Requirement: One part of the entries below is wanted: the lines from the one containing "# was 725 uW" through the one containing "was 2190 um". Write those out exactly and nothing else.

********

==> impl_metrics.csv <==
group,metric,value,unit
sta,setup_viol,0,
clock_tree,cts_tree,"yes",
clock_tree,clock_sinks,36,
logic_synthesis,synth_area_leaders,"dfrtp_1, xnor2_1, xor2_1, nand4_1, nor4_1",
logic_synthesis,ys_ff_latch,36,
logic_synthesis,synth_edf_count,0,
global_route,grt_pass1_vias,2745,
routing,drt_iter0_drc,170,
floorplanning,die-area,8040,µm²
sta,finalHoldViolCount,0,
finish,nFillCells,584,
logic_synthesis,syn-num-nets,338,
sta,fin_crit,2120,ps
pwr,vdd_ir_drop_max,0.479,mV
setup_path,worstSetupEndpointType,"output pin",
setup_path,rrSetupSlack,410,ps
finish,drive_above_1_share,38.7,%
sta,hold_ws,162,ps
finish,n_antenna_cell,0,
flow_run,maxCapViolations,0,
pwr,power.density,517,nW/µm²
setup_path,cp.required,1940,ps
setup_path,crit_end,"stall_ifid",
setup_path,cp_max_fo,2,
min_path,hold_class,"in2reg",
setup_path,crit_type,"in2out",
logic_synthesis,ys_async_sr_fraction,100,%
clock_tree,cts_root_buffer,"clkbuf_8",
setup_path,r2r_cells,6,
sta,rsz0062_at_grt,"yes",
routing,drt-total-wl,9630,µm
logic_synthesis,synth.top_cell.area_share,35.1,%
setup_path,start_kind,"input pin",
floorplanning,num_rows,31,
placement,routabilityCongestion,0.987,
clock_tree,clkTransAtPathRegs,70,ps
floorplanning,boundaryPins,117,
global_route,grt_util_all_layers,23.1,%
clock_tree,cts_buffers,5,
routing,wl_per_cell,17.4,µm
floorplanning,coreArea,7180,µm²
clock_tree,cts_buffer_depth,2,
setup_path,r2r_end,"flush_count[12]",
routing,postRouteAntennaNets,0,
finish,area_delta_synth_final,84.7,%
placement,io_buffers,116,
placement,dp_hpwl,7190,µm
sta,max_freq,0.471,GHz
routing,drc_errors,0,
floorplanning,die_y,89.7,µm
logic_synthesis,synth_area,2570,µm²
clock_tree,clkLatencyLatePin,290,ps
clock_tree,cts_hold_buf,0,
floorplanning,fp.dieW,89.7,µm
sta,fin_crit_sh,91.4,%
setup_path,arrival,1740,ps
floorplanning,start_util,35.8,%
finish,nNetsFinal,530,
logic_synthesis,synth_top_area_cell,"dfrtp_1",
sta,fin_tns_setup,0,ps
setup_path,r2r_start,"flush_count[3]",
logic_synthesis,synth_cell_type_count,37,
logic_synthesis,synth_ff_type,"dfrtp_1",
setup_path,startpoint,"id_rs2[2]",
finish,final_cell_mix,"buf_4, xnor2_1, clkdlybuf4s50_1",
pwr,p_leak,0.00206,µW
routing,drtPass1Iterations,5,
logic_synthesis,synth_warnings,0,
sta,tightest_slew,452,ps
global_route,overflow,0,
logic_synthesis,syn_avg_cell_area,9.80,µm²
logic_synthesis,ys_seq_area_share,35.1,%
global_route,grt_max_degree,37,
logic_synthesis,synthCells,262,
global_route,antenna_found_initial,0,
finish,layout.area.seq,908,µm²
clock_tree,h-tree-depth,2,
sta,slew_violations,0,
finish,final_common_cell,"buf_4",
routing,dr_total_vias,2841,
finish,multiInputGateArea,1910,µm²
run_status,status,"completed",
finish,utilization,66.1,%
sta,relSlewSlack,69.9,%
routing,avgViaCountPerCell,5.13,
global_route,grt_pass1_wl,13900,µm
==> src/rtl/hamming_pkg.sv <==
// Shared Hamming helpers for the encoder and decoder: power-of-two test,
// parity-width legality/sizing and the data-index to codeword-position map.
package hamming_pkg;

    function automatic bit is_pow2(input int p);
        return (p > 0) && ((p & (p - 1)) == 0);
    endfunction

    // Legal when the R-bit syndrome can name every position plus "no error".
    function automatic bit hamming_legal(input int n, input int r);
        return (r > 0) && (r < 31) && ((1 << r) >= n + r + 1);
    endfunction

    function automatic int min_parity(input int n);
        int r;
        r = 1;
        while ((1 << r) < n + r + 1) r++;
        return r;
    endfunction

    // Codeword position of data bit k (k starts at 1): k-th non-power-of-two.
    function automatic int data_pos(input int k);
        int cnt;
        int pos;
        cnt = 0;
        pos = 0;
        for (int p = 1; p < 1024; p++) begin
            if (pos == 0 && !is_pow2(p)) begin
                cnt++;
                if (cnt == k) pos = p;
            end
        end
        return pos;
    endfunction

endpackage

********

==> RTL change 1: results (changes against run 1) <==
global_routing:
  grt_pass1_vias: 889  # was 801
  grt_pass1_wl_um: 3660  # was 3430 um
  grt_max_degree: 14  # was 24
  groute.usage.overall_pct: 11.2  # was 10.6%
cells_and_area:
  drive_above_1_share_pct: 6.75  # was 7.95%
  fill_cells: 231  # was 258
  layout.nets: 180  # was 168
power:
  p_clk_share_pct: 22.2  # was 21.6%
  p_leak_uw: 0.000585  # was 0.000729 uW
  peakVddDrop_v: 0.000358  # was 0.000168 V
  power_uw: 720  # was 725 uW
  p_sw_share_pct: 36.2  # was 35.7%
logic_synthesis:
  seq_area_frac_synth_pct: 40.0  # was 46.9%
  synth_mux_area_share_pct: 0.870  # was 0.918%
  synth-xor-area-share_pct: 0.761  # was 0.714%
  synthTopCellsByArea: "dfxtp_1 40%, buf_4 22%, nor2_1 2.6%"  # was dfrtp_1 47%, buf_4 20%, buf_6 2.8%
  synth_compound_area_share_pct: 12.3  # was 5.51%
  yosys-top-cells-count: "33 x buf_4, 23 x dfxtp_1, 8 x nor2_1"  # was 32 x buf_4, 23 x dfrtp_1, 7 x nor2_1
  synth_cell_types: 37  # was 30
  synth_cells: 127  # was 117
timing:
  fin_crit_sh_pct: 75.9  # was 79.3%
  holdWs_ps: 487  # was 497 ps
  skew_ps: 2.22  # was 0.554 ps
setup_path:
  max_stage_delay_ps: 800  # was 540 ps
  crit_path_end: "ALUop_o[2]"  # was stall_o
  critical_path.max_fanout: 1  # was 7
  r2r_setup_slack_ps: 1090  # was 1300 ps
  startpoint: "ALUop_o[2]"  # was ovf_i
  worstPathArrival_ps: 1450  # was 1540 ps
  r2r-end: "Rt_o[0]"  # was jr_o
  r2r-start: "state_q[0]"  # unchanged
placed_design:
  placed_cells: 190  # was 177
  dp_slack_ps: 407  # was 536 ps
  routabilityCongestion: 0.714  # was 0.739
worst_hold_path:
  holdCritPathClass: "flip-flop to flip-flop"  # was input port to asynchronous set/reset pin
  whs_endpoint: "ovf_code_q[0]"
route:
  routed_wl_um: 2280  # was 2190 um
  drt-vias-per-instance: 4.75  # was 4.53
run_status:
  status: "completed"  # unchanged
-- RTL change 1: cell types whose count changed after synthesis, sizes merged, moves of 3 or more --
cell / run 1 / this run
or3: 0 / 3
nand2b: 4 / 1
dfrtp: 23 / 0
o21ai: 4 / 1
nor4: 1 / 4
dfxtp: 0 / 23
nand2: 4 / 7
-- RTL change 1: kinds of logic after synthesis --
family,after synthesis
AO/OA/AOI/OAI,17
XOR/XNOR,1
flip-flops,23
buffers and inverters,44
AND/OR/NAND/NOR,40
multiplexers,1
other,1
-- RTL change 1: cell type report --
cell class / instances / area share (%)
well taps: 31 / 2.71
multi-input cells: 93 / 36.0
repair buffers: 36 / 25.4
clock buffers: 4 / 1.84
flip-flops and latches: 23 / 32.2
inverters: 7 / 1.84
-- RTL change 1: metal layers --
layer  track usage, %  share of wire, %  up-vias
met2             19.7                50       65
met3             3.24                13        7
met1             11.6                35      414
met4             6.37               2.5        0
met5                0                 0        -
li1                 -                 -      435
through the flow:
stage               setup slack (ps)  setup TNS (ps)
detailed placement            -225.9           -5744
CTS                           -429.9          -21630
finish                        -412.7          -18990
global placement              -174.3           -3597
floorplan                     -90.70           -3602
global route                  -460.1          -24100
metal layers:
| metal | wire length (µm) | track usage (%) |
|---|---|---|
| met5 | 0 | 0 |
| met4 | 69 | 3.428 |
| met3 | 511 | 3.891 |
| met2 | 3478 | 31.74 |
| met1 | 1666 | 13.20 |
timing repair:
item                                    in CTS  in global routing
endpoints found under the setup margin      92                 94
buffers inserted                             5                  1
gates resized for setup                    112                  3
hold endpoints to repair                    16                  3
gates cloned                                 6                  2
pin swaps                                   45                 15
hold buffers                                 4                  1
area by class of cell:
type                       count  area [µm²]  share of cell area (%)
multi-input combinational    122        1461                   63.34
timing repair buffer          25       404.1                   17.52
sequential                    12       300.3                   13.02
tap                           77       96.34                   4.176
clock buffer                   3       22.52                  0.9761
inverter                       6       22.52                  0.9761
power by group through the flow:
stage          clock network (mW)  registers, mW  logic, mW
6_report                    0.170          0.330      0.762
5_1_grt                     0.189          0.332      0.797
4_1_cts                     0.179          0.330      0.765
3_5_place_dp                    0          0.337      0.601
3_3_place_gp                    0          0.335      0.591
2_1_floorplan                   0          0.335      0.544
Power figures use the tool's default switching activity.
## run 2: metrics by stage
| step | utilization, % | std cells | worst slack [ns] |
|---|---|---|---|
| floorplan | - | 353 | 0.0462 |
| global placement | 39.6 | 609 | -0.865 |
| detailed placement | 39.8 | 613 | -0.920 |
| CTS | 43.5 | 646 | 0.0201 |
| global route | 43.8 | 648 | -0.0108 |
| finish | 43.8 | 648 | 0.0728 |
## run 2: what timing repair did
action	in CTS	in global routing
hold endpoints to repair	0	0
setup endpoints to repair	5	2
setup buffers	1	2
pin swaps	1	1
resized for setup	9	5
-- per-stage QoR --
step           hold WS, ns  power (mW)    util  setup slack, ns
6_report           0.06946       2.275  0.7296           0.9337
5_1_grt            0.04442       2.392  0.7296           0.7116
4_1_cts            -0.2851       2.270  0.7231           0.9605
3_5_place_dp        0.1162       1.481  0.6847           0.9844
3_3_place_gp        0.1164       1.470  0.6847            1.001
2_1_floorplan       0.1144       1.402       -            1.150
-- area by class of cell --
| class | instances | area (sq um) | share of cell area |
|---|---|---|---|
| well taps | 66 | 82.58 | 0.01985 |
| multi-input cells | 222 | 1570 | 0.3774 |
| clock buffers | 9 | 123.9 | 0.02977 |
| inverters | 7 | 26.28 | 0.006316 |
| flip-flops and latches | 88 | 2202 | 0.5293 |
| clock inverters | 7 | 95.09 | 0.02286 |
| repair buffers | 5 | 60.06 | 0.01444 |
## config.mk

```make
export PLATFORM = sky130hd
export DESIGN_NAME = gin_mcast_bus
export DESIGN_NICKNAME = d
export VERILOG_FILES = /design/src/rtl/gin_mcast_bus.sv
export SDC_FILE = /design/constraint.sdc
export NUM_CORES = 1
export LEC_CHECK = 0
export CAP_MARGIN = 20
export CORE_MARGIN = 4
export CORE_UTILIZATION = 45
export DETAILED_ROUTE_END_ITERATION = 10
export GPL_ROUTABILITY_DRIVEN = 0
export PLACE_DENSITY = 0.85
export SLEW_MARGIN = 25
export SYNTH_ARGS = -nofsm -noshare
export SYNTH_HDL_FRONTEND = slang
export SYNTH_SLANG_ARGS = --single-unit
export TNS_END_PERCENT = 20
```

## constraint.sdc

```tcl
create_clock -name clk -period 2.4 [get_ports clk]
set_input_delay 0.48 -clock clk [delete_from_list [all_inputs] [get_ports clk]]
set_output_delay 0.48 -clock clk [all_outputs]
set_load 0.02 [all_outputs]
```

********

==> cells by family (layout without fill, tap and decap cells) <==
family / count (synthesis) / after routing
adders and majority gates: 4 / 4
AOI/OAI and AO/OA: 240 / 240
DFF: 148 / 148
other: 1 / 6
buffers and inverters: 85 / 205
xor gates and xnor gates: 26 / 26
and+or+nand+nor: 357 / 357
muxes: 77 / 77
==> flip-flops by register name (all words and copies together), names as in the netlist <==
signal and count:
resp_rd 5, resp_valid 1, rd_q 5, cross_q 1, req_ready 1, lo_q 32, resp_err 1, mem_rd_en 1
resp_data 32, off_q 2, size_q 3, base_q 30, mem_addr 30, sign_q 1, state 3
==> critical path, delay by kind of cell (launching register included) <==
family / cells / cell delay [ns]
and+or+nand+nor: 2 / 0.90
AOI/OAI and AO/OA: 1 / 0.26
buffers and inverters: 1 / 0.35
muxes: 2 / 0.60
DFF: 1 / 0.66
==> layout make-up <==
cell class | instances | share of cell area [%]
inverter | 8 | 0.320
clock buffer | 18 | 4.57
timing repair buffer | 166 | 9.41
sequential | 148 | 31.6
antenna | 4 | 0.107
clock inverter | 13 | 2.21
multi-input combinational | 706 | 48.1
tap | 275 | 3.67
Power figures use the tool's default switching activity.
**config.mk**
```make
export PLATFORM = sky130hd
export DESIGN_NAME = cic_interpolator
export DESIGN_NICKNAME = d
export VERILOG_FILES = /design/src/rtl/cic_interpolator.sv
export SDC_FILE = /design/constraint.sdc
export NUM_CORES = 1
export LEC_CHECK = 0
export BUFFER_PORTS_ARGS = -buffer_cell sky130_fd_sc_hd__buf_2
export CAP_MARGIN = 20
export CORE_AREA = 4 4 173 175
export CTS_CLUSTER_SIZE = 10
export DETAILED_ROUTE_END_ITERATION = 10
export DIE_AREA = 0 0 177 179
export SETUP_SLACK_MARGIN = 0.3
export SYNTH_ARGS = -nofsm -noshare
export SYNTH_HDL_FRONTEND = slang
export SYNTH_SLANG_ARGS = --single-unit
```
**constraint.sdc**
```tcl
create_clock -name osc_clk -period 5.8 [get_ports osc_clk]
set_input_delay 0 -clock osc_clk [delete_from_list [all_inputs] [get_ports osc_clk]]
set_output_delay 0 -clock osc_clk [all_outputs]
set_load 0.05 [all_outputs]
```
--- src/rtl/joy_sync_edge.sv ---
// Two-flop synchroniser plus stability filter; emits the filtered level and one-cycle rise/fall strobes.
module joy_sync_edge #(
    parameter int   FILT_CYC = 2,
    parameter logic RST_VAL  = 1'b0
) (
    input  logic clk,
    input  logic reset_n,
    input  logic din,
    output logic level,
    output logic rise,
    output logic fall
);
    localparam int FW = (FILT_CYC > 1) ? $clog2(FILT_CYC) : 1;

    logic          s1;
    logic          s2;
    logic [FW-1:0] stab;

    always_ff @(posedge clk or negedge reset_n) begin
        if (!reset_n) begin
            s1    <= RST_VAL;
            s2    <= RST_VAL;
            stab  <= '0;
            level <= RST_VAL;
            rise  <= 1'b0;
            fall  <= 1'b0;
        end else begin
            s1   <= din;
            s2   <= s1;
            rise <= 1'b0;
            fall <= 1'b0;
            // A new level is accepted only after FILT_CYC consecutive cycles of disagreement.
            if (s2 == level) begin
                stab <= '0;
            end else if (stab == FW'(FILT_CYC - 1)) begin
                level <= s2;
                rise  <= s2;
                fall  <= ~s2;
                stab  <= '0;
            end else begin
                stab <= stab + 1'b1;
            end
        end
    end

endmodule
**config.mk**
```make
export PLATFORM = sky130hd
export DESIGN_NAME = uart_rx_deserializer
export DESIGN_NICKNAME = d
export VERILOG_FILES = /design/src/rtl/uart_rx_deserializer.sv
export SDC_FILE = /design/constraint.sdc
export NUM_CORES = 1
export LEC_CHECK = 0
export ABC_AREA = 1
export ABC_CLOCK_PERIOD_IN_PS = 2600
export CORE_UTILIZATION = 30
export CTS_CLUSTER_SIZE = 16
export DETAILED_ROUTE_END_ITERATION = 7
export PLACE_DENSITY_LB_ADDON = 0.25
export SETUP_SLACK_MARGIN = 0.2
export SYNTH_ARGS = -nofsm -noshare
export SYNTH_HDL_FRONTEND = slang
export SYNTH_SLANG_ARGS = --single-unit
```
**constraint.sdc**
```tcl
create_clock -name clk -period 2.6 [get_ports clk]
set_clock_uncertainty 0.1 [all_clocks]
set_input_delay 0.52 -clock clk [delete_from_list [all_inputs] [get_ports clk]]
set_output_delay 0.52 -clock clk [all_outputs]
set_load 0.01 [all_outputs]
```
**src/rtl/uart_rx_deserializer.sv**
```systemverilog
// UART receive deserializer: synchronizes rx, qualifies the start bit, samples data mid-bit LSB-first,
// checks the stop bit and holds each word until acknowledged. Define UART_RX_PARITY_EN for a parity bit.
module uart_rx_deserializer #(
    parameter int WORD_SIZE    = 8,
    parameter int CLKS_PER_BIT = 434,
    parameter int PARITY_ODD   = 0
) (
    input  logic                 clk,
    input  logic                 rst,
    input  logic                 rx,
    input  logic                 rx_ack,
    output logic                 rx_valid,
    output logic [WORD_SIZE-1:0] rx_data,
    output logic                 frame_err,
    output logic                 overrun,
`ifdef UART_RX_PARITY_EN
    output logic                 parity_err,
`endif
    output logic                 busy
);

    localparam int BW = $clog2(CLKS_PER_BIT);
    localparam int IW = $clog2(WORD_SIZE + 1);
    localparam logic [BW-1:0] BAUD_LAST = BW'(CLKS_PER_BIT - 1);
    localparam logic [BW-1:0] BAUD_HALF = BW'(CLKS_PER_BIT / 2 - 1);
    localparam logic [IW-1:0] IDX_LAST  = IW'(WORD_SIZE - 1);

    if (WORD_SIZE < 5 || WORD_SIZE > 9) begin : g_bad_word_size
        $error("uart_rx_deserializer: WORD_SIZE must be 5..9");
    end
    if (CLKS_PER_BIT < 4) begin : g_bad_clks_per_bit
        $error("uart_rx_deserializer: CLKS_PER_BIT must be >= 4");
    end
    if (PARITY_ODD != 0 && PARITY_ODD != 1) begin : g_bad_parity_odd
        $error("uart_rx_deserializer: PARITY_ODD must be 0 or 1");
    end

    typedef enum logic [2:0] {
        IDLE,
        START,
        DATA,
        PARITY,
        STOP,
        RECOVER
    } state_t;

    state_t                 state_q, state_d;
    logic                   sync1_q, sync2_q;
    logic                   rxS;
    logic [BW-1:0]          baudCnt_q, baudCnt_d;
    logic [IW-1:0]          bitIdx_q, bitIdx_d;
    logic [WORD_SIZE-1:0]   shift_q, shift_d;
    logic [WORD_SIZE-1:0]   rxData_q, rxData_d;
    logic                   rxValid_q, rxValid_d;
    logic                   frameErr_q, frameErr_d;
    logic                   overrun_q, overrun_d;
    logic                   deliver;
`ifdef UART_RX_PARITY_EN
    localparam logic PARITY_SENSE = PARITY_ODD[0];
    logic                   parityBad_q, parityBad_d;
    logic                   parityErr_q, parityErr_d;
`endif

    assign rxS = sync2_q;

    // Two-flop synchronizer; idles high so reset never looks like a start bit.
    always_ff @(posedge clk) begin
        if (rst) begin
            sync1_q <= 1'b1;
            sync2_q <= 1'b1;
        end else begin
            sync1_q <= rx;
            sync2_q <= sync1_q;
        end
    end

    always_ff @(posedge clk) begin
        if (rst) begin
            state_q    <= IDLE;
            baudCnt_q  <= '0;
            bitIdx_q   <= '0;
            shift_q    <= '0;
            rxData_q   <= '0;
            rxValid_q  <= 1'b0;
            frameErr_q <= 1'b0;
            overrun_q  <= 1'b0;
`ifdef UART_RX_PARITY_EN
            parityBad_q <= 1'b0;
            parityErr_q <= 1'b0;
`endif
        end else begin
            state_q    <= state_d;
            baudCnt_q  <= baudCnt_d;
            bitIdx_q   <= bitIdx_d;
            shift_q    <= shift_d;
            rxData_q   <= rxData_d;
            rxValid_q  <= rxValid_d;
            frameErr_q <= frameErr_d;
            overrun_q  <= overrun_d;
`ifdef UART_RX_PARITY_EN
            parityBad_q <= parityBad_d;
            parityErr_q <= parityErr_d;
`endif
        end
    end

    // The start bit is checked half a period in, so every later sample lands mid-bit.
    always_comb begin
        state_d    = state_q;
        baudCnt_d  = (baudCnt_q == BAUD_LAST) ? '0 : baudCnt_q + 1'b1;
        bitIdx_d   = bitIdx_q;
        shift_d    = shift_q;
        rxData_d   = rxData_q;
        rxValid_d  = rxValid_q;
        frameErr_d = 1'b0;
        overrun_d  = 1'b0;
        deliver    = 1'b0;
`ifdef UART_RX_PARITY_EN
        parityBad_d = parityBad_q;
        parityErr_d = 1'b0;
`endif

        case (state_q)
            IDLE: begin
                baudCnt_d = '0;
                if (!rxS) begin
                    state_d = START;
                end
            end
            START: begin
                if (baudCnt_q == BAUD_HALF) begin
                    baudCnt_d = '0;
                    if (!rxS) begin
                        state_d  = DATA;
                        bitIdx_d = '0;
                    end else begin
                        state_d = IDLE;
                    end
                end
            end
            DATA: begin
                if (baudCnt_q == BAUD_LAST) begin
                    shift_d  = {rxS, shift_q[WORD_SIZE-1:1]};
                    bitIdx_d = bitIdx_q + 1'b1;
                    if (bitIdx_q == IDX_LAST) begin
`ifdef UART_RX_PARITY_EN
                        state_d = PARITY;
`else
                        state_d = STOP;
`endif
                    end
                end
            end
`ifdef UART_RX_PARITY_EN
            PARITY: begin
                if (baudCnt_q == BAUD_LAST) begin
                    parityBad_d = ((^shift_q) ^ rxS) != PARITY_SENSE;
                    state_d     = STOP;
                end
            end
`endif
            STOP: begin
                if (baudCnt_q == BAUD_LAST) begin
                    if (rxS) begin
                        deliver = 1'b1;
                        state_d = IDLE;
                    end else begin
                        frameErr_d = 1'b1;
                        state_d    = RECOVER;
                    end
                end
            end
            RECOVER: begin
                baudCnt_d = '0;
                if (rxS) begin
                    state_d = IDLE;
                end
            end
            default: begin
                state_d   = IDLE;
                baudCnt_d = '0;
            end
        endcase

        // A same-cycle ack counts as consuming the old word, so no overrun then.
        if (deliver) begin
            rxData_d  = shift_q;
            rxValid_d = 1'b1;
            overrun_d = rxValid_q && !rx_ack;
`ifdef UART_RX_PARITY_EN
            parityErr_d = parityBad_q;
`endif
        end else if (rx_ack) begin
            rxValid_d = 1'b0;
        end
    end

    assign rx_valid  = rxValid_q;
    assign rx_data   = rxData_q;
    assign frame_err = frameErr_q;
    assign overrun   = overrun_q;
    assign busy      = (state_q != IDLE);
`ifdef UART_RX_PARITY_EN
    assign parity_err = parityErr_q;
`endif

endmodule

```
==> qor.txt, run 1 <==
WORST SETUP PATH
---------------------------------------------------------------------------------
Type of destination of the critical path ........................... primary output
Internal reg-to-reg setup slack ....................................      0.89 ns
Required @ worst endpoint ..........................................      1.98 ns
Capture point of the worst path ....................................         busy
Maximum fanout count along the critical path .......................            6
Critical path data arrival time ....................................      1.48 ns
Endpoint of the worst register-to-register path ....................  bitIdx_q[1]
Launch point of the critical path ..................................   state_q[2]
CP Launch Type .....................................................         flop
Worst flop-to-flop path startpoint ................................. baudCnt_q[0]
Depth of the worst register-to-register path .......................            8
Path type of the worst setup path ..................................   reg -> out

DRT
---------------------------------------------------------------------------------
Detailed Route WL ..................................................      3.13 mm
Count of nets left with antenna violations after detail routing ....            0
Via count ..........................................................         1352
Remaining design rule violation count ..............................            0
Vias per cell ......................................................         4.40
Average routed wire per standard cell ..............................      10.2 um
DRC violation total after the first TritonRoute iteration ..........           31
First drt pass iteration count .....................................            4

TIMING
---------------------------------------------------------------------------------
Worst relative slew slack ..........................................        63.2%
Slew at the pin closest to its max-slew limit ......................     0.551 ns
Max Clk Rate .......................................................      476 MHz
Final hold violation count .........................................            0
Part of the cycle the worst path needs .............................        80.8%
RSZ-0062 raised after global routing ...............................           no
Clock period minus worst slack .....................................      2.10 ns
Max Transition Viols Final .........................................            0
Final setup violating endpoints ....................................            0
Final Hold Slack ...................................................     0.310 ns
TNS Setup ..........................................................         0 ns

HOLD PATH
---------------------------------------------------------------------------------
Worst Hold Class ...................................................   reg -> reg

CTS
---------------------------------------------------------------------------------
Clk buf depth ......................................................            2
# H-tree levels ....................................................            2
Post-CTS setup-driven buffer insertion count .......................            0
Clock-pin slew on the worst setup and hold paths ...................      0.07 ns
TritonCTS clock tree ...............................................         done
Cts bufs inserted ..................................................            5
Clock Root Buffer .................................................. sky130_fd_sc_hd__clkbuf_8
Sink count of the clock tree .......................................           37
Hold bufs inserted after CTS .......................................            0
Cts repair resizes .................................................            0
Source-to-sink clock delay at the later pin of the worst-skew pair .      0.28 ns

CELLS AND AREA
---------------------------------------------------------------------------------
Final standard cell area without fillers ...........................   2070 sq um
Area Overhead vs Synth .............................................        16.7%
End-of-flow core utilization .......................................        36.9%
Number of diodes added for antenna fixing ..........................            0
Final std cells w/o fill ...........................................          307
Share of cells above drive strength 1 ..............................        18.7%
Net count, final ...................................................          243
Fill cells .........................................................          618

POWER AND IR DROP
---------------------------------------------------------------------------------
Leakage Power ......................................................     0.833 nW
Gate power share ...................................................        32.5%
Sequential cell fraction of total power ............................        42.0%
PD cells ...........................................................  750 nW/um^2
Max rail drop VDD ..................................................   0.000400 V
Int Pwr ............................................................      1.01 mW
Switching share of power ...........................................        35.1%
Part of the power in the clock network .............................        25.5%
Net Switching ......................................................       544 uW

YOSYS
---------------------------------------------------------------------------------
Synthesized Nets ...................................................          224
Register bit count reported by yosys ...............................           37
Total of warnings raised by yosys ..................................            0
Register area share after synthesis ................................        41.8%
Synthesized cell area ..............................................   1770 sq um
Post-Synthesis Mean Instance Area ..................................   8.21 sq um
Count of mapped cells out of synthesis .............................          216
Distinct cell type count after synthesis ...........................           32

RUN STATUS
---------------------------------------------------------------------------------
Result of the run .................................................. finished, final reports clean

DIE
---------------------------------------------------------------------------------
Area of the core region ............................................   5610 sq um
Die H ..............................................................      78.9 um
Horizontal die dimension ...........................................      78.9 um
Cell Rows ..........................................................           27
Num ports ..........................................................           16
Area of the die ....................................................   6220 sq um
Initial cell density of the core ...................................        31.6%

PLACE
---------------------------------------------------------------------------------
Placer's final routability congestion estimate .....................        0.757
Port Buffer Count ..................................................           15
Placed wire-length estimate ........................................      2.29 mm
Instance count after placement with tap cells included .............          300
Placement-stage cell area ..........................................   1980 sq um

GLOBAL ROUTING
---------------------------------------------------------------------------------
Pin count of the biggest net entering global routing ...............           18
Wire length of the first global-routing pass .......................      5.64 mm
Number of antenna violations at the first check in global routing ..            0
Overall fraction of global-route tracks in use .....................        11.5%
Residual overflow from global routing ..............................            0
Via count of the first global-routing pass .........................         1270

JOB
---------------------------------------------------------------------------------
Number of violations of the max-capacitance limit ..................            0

********

Expected output:
  power_uw: 720  # was 725 uW
  p_sw_share_pct: 36.2  # was 35.7%
logic_synthesis:
  seq_area_frac_synth_pct: 40.0  # was 46.9%
  synth_mux_area_share_pct: 0.870  # was 0.918%
  synth-xor-area-share_pct: 0.761  # was 0.714%
  synthTopCellsByArea: "dfxtp_1 40%, buf_4 22%, nor2_1 2.6%"  # was dfrtp_1 47%, buf_4 20%, buf_6 2.8%
  synth_compound_area_share_pct: 12.3  # was 5.51%
  yosys-top-cells-count: "33 x buf_4, 23 x dfxtp_1, 8 x nor2_1"  # was 32 x buf_4, 23 x dfrtp_1, 7 x nor2_1
  synth_cell_types: 37  # was 30
  synth_cells: 127  # was 117
timing:
  fin_crit_sh_pct: 75.9  # was 79.3%
  holdWs_ps: 487  # was 497 ps
  skew_ps: 2.22  # was 0.554 ps
setup_path:
  max_stage_delay_ps: 800  # was 540 ps
  crit_path_end: "ALUop_o[2]"  # was stall_o
  critical_path.max_fanout: 1  # was 7
  r2r_setup_slack_ps: 1090  # was 1300 ps
  startpoint: "ALUop_o[2]"  # was ovf_i
  worstPathArrival_ps: 1450  # was 1540 ps
  r2r-end: "Rt_o[0]"  # was jr_o
  r2r-start: "state_q[0]"  # unchanged
placed_design:
  placed_cells: 190  # was 177
  dp_slack_ps: 407  # was 536 ps
  routabilityCongestion: 0.714  # was 0.739
worst_hold_path:
  holdCritPathClass: "flip-flop to flip-flop"  # was input port to asynchronous set/reset pin
  whs_endpoint: "ovf_code_q[0]"
route:
  routed_wl_um: 2280  # was 2190 um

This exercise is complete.